Return all lines of the data in which the string "localparam" occurs.

[Items from a dataset]
=-=-=-=-=

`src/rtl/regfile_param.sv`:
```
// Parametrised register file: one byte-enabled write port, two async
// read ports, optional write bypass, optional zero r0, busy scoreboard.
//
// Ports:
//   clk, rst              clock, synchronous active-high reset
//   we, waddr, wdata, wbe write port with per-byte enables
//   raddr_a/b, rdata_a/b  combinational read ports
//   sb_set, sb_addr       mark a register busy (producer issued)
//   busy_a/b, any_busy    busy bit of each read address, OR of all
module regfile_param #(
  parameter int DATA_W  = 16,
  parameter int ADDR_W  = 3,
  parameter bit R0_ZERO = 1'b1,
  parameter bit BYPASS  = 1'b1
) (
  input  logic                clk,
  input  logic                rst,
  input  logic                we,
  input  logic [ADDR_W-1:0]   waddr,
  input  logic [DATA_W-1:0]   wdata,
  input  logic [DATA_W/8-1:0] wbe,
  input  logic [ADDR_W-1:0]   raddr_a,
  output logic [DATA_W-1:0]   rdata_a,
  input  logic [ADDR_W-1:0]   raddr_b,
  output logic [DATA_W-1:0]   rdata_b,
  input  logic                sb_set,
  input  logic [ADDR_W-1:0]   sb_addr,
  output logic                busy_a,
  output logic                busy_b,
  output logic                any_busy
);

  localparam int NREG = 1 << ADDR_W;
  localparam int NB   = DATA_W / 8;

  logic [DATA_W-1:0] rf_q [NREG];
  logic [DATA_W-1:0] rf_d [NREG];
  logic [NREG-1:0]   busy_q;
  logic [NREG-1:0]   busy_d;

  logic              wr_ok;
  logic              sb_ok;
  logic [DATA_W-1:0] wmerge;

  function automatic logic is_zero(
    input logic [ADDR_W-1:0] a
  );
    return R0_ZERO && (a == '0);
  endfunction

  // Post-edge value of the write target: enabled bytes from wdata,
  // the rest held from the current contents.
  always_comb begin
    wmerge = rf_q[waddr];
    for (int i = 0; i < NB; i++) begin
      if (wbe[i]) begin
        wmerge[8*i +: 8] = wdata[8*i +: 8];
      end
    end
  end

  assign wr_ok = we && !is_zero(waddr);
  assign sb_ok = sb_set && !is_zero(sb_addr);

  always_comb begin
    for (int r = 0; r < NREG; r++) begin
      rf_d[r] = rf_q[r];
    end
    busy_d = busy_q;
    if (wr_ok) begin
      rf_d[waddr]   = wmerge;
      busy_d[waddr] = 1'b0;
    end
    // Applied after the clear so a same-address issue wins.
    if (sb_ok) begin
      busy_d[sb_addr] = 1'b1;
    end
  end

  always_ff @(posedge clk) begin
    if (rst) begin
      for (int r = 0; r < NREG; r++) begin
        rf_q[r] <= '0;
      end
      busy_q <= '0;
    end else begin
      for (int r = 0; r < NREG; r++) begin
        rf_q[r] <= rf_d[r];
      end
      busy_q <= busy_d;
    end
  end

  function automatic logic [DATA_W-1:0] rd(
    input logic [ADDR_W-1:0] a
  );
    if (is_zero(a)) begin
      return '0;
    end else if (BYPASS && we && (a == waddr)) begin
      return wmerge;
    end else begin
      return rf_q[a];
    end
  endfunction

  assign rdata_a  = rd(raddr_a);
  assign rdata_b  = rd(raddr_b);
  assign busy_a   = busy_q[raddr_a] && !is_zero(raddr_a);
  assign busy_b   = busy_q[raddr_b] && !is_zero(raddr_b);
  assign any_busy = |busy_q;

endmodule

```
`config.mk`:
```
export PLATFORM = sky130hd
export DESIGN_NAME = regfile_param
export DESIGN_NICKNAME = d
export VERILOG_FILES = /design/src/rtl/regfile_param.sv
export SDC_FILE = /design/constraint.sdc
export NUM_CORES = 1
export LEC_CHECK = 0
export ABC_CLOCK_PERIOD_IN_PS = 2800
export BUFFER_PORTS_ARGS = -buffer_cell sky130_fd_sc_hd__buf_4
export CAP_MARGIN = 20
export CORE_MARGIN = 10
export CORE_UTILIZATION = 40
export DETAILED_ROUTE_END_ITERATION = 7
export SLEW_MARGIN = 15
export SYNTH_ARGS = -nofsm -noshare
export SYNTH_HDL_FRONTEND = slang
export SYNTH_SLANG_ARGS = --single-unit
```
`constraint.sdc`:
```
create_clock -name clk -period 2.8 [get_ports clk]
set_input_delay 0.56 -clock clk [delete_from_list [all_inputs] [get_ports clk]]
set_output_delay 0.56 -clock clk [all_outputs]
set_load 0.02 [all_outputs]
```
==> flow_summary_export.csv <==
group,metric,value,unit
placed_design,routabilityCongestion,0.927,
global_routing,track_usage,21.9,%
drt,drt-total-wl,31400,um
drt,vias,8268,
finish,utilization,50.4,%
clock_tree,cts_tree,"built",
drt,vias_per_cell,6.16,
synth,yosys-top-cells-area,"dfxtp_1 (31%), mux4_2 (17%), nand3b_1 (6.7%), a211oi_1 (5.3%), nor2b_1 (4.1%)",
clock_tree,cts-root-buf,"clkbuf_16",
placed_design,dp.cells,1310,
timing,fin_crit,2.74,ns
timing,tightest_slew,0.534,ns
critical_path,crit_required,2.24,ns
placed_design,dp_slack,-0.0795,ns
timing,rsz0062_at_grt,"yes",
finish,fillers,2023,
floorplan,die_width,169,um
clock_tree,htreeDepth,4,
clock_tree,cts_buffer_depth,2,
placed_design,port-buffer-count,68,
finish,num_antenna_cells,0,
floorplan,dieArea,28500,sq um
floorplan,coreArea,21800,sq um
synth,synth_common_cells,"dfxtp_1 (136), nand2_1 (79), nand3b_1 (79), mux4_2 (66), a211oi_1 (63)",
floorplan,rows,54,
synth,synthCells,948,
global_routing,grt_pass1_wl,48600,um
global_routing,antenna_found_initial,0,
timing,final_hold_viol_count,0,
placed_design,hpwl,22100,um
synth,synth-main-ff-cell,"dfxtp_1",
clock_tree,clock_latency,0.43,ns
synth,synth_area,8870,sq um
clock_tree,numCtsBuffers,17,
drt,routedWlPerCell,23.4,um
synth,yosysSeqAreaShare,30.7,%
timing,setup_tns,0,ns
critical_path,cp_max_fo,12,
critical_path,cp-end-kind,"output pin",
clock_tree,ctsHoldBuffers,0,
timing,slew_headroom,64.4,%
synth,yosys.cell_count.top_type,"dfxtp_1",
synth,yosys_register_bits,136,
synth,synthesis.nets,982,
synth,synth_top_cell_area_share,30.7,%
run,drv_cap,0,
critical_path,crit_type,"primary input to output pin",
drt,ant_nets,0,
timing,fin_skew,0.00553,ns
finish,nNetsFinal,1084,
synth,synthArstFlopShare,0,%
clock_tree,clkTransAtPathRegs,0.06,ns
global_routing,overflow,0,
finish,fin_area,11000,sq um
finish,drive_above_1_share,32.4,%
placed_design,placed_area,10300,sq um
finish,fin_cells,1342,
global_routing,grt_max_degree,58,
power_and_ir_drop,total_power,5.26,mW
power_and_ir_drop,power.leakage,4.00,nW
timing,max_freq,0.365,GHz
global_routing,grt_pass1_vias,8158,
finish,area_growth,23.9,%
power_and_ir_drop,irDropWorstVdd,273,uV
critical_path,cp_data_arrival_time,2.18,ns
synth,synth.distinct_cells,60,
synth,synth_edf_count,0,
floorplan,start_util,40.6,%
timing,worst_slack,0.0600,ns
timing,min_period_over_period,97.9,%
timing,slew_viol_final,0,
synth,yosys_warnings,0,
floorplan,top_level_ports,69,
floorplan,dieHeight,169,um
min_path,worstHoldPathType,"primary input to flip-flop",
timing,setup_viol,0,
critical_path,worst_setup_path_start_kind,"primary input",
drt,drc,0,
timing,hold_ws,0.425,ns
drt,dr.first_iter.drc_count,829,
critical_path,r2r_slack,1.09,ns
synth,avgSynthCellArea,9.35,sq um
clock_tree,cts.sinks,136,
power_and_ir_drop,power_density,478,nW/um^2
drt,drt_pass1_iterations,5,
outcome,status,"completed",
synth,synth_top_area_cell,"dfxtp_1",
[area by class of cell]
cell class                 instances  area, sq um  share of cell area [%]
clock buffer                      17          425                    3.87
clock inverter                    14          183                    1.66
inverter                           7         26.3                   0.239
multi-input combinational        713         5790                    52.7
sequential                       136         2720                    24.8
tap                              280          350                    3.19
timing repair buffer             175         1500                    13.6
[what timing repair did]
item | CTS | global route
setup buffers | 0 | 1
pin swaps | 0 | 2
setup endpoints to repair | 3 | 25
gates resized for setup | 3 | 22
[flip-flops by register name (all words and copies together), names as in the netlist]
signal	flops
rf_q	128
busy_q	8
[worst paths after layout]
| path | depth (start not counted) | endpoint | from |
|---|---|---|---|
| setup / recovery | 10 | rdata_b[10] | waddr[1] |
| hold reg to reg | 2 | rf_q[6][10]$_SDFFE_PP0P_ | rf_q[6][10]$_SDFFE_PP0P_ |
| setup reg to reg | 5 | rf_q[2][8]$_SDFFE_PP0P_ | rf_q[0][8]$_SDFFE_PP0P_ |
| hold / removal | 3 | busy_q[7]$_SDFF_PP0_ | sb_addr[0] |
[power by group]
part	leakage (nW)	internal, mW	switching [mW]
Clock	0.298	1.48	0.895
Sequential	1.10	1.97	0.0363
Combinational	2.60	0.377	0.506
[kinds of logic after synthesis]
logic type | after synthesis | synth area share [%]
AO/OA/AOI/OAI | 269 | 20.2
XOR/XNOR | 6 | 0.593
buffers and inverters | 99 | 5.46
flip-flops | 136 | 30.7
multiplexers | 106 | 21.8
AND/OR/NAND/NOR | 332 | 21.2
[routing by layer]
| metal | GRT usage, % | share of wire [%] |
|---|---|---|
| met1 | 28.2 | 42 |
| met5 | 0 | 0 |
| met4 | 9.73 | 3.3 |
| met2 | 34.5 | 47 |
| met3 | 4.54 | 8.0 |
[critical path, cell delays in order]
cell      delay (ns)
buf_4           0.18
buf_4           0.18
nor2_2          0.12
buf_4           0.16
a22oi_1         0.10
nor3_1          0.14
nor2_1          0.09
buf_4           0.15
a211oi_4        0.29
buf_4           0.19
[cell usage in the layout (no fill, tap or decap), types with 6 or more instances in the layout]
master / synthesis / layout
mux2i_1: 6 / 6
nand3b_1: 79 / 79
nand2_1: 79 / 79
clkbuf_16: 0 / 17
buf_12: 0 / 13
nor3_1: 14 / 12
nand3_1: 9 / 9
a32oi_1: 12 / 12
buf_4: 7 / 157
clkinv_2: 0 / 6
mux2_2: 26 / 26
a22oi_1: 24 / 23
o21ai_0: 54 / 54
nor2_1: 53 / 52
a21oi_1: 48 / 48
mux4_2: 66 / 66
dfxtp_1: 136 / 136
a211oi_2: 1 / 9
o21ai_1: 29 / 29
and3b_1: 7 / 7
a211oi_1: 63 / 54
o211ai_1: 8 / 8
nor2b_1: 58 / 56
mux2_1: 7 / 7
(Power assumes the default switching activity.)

=-=-=-=-=

**RESULT:**
  localparam int NREG = 1 << ADDR_W;
  localparam int NB   = DATA_W / 8;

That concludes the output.